Jürgen Ahrend, regarded as a connoisseur of Schnitger organs (and who had all the resources needed for this project in his workshop) was commissioned for this project. The materials included a provision of wood that had been stored up for decades. Three hundred years after the completion of the organ built by Arp Schnitger, the restored instrument was inaugurated in 1993. Cornelius H. Edskes, the leading Dutch organologist and Schnitger specialist, made sure the restoration was done as fundamentally secure as possible by creating the meticulous documentation needed. The result was a collection of more than 60,000 pieces of data.

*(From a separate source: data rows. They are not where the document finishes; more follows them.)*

File: src/rtl/fq_split_pkg.sv
package fq_split_pkg;

    localparam logic [7:0] CH_LF   = 8'h0A;
    localparam logic [7:0] CH_CR   = 8'h0D;
    localparam logic [7:0] CH_AT   = 8'h40;
    localparam logic [7:0] CH_PLUS = 8'h2B;

    localparam int NSTREAM   = 3;
    localparam int NFLAG     = 4;
    localparam int FLAG_BASE = 0;
    localparam int FLAG_LEN  = 1;
    localparam int FLAG_SPEC = 2;
    localparam int FLAG_MISS = 3;

    // Which line of the record is being parsed or expected next.
    typedef enum logic [1:0] {
        PART_ID   = 2'd0,
        PART_SEQ  = 2'd1,
        PART_PLUS = 2'd2,
        PART_QUAL = 2'd3
    } part_e;

    // Destination of a character; value minus one indexes the stream.
    typedef enum logic [1:0] {
        ROLE_NONE = 2'd0,
        ROLE_ID   = 2'd1,
        ROLE_SEQ  = 2'd2,
        ROLE_QUAL = 2'd3
    } role_e;

    // One parse event per accepted input byte.
    typedef struct packed {
        logic       ch;    // forwarded character
        logic       eol;   // end of a line
        role_e      role;  // stream of the character or of the ended line
        logic [7:0] data;
        logic       miss;  // structural defect seen on this byte
    } evt_t;

    function automatic logic is_alnum(input logic [7:0] c);
        return (c >= 8'h30 && c <= 8'h39) ||
               (c >= 8'h41 && c <= 8'h5A) ||
               (c >= 8'h61 && c <= 8'h7A);
    endfunction

    function automatic logic is_base(input logic [7:0] c);
        return (c == 8'h41) || (c == 8'h43) || (c == 8'h47) ||
               (c == 8'h54) || (c == 8'h4E);
    endfunction

    function automatic part_e next_part(input part_e p);
        case (p)
            PART_ID:   return PART_SEQ;
            PART_SEQ:  return PART_PLUS;
            PART_PLUS: return PART_QUAL;
            default:   return PART_ID;
        endcase
    endfunction

    function automatic role_e role_of(input part_e p);
        case (p)
            PART_ID:   return ROLE_ID;
            PART_SEQ:  return ROLE_SEQ;
            PART_QUAL: return ROLE_QUAL;
            default:   return ROLE_NONE;
        endcase
    endfunction

    function automatic logic [7:0] sat_inc8(input logic [7:0] v);
        return (v == 8'hFF) ? v : v + 8'd1;
    endfunction

endpackage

The discussion regarding the tuning of the organ led to the decision for modified mean tone temperament. It is a compromise between the standard pure thirds of the mean tone tuning and the requirements for playing organ literature from the 17th and 18th centuries in keys that contain multiple sharps/ flats. The discovery of the mean tone temperament was read off of the pipe lengths of the inner pipes of the Principal 32' in the pedal.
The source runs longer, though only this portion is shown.